Obtaining a depth map and a transformation matrix based on adjacent frame images in the training dataset and the initial network model; the depth map characterizes the depth information of the previous frame image in the adjacent frame images; the transformation matrix characterizes the relative transformation relation between the adjacent frame images;

9. The method according to claim 8, wherein obtaining a predicted image corresponding to a subsequent frame image from among the neighboring frame images according to the depth map and the transformation matrix, comprises:

and carrying out affine transformation processing according to the camera internal reference information, the depth map and the transformation matrix to obtain the predicted image.

10. The method according to claim 8 or 9, wherein said calculating a loss function value based on said predicted image comprises:

calculating a first loss function value based on the predicted image and a subsequent frame image of the adjacent frame images; wherein the first loss function value characterizes a degree of difference between a subsequent one of the adjacent frame images and the predicted image;

Calculating a second loss function value based on the depth map; wherein the second loss function value characterizes a degree of variation of the depth map;

determining the loss function value from the first loss function value and the second loss function value.

11. The method of claim 10, wherein the calculating a first loss function value based on the predicted image and a subsequent one of the neighboring frame images comprises:

and calculating the first loss function value according to the predicted image, a later frame image in the adjacent frame images and a structural similarity index SSIM.

12. The method according to claim 5 or 8, wherein said obtaining a depth map and a transformation matrix based on adjacent frame images in the training dataset and the initial network model comprises:

performing feature extraction processing on the adjacent frame images based on the first sub-network to obtain the transformation matrix;

13. The method according to claim 6 or 7, wherein the res net network comprises an input portion, an output portion, and an intermediate portion; wherein the intermediate portion is made up of stacked residual blocks.
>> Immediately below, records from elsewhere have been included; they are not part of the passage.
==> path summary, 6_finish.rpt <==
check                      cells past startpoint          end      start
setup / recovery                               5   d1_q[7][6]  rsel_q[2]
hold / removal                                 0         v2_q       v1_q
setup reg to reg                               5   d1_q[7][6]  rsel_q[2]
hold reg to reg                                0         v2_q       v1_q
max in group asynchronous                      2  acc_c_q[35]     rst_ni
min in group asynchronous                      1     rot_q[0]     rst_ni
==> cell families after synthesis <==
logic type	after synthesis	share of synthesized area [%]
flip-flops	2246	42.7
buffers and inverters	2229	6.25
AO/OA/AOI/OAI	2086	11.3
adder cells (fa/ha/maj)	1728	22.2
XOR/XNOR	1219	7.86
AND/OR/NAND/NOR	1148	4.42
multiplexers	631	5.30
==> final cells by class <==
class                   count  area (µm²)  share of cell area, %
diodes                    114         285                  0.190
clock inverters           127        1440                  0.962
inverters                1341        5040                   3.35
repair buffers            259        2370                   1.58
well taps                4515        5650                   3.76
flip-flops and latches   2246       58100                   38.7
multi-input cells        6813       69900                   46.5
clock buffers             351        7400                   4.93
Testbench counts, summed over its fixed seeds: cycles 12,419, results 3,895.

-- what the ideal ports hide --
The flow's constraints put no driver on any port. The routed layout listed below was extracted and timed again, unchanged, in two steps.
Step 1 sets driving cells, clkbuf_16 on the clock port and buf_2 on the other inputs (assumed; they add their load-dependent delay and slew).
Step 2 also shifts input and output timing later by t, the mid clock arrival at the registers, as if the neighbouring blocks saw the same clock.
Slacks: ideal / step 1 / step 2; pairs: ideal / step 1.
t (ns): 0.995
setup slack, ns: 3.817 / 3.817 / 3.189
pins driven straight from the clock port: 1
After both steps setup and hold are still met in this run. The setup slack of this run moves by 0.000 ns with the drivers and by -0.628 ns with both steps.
Context: an optimization exercise on an open-source flow, tuned for small area. The choices shown serve that exercise and are no tape-out recipe.
The RTL was checked by simulation tests, not by an equivalence proof against the original design.
No driver is modelled on the clock port, so clocking that relies on it looks cheaper here than on a real chip.
Power is estimated from default activity; no workload was simulated.

== alpha ==
==> flow/design.v <==
package wb_trace_pkg;
  function automatic int unsigned clog2_min1(input int unsigned n);
    clog2_min1 = (n <= 1) ? 1 : $clog2(n);
  endfunction
  function automatic int unsigned entry_width(input int unsigned chw, input int unsigned adr_w,
                                              input int unsigned dat_w, input int unsigned ts_w);
    entry_width = chw + 1 + adr_w + dat_w + ts_w;
  endfunction
  localparam int unsigned TsOff = 0;
  function automatic int unsigned dat_off(input int unsigned ts_w);
    dat_off = TsOff + ts_w;
  endfunction
  function automatic int unsigned adr_off(input int unsigned ts_w, input int unsigned dat_w);
    adr_off = dat_off(ts_w) + dat_w;
  endfunction
  function automatic int unsigned we_off(input int unsigned ts_w, input int unsigned dat_w,
                                         input int unsigned adr_w);
    we_off = adr_off(ts_w, dat_w) + adr_w;
  endfunction
  function automatic int unsigned ch_off(input int unsigned ts_w, input int unsigned dat_w,
                                         input int unsigned adr_w);
    ch_off = we_off(ts_w, dat_w, adr_w) + 1;
  endfunction
endpackage
module wb_trace_fifo #(
  parameter int unsigned WIDTH = 8,
  parameter int unsigned DEPTH = 16
) (
  input  logic                     clk,
  input  logic                     reset_n,
  input  logic                     clear,
  input  logic                     push,
  input  logic [WIDTH-1:0]         push_data,
  input  logic                     pop,
  output logic [WIDTH-1:0]         head,
  output logic [$clog2(DEPTH):0]   level,
  output logic                     full,
  output logic                     empty
);
  localparam int unsigned AW = $clog2(DEPTH);
  logic [WIDTH-1:0] mem_q [DEPTH];
  logic [WIDTH-1:0] mem_d [DEPTH];
  logic [DEPTH-1:0] keep;
  logic [AW:0]      level_q, level_d;
  logic             do_push, do_pop;
  assign empty   = (level_q == '0);
  assign full    = level_q[AW];
  assign do_pop  = pop && !empty;
  assign do_push = push;
  assign level   = level_q;
  always_comb begin
    head = '0;
    for (int i = 0; i < int'(DEPTH); i++)
      head = head | (mem_q[i] & {WIDTH{level_q[AW-1:0] == AW'(i + 1)}});
  end
  always_comb begin
    level_d = level_q;
    if (clear) level_d = '0;
    else if (do_push && !do_pop) level_d = level_q + 1'b1;
    else if (!do_push && do_pop) level_d = level_q - 1'b1;
  end
  always_ff @(posedge clk or negedge reset_n) begin
    if (!reset_n) level_q <= '0;
    else          level_q <= level_d;
  end
  always_comb begin
    for (int i = 0; i < int'(DEPTH); i++) begin
      keep[i]  = !do_push && ((AW + 1)'(i) < level_q);
      mem_d[i] = ({WIDTH{keep[i]}} & mem_q[i])
               | ({WIDTH{do_push}} & (i == 0 ? push_data : mem_q[(i + DEPTH - 1) % DEPTH]));
    end
  end
  always_ff @(posedge clk) begin
    for (int i = 0; i < int'(DEPTH); i++) mem_q[i] <= mem_d[i];
  end
endmodule
module wb_trace_buffer #(
  parameter int unsigned N_CH  = 4,
  parameter int unsigned ADR_W = 32,
  parameter int unsigned DAT_W = 32,
  parameter int unsigned DEPTH = 32,
  parameter int unsigned TS_W  = 16,
  parameter int unsigned OVF_W = 16
) (
  input  logic                          clk,
  input  logic                          reset_n,
  input  logic                          enable,
  input  logic                          clear,
  input  logic [N_CH-1:0]               ch_ack,
  input  logic [N_CH-1:0]               ch_we,
  input  logic [N_CH*ADR_W-1:0]         ch_adr,
  input  logic [N_CH*DAT_W-1:0]         ch_dat_w,
  input  logic [N_CH*DAT_W-1:0]         ch_dat_r,
  output logic                          rd_valid,
  input  logic                          rd_ready,
  output logic [wb_trace_pkg::clog2_min1(N_CH)-1:0] rd_ch,
  output logic                          rd_we,
  output logic [ADR_W-1:0]              rd_adr,
  output logic [DAT_W-1:0]              rd_dat,
  output logic [TS_W-1:0]               rd_ts,
  output logic [$clog2(DEPTH):0]        level,
  output logic [OVF_W-1:0]              overflow_cnt
);
  localparam int unsigned CHW = wb_trace_pkg::clog2_min1(N_CH);
  localparam int unsigned SW  = 1 + ADR_W + DAT_W + TS_W;
  localparam int unsigned EW  = CHW + SW;
  logic [N_CH-1:0]  slot_vld_q, slot_vld_d;
  logic [SW-1:0]    slot_q [N_CH];
  logic [SW-1:0]    slot_d [N_CH];
  logic [N_CH-1:0]  slot_ld, slot_keep;
  logic [TS_W-1:0]  ts_q;
  logic [CHW-1:0]   rr_q;
  logic [OVF_W-1:0] ovf_q;
  logic [OVF_W:0]   ovf_sum;
  logic [CHW:0]     drops;
  logic             gnt_vld;
  logic [CHW-1:0]   gnt_idx;
  logic [CHW-1:0]   scan_idx;
  logic [N_CH-1:0]  gnt_oh;
  logic             push, pop, fifo_full, fifo_empty;
  logic [SW-1:0]    gnt_data;
  logic [EW-1:0]    head;
  always_comb begin
    gnt_vld  = 1'b0;
    gnt_idx  = '0;
    scan_idx = '0;
    for (int unsigned k = 1; k <= N_CH; k++) begin
      scan_idx = CHW'((32'(rr_q) + k) % N_CH);
      if (!gnt_vld && slot_vld_q[scan_idx]) begin
        gnt_vld = 1'b1;
        gnt_idx = scan_idx;
      end
    end
  end
  assign pop  = rd_valid && rd_ready && !clear;
  assign push = gnt_vld && (!fifo_full || pop) && !clear;
  always_comb begin
    gnt_data = '0;
    for (int i = 0; i < int'(N_CH); i++) begin
      gnt_oh[i] = push && (gnt_idx == CHW'(i));
      gnt_data  = gnt_data | (slot_q[i] & {SW{gnt_idx == CHW'(i)}});
    end
  end
  always_comb begin
    drops = '0;
    for (int i = 0; i < int'(N_CH); i++) begin
      slot_vld_d[i] = (slot_vld_q[i] && !gnt_oh[i]) || (enable && ch_ack[i]);
      if (enable && ch_ack[i] && slot_vld_q[i] && !gnt_oh[i]) drops = drops + (CHW + 1)'(1);
    end
    ovf_sum = {1'b0, ovf_q} + (OVF_W + 1)'(drops);
  end
  always_ff @(posedge clk or negedge reset_n) begin
    if (!reset_n) begin
      slot_vld_q <= '0;
      ts_q       <= '0;
      rr_q       <= CHW'(N_CH - 1);
      ovf_q      <= '0;
    end else begin
      if (push) rr_q <= gnt_idx;
      if (clear) begin
        slot_vld_q <= '0;
        ts_q       <= '0;
        ovf_q      <= '0;
      end else begin
        slot_vld_q <= slot_vld_d;
        ts_q       <= ts_q + 1'b1;
        ovf_q      <= ovf_sum[OVF_W] ? '1 : ovf_sum[OVF_W-1:0];
      end
    end
  end
  always_comb begin
    for (int i = 0; i < int'(N_CH); i++) begin
      slot_ld[i]   = enable && ch_ack[i] && (!slot_vld_q[i] || gnt_oh[i]);
      slot_keep[i] = slot_vld_q[i] && !gnt_oh[i];
      slot_d[i]  = ({SW{slot_keep[i]}} & slot_q[i])
                 | ({SW{slot_ld[i]}} & {ch_we[i], ch_adr[i*ADR_W +: ADR_W],
                                        {DAT_W{ch_we[i]}} & ch_dat_w[i*DAT_W +: DAT_W],
                                        ts_q})
                 | ({SW{slot_ld[i] && !ch_we[i]}} &
                    {1'b0, {ADR_W{1'b0}}, ch_dat_r[i*DAT_W +: DAT_W], {TS_W{1'b0}}});
    end
  end
  always_ff @(posedge clk) begin
    for (int i = 0; i < int'(N_CH); i++) slot_q[i] <= slot_d[i];
  end
  wb_trace_fifo #(
    .WIDTH (EW),
    .DEPTH (DEPTH)
  ) u_fifo (
    .clk       (clk),
    .reset_n   (reset_n),
    .clear     (clear),
    .push      (push),
    .push_data ({gnt_idx, gnt_data}),
    .pop       (pop),
    .head      (head),
    .level     (level),
    .full      (fifo_full),
    .empty     (fifo_empty)
  );
  assign rd_valid     = !fifo_empty;
  assign {rd_ch, rd_we, rd_adr, rd_dat, rd_ts} = head;
  assign overflow_cnt = ovf_q;
endmodule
14. The method according to claim 1, wherein the performing feature extraction processing on the target image information based on the target network model to obtain a target transformation matrix includes:

performing feature extraction processing on the target image information based on a target first sub-network in the target network model to obtain an initial transformation matrix;

performing feature extraction processing on a previous frame image in the target image information based on a target second sub-network in the target network model to obtain a target depth map corresponding to the previous frame image in the target image information;

and optimizing the initial transformation matrix by using the target depth map to obtain the target transformation matrix.

15. A terminal is characterized by comprising an acquisition unit, a training unit, an acquisition unit and a construction unit,

the acquisition unit is used for acquiring a training data set;

16. A terminal comprising a processor, a memory storing instructions executable by the processor, which when executed by the processor, implement the method of any one of claims 1-14.

17. A computer storage medium having stored thereon a program which, when executed by a processor, implements the method of any of claims 1-14.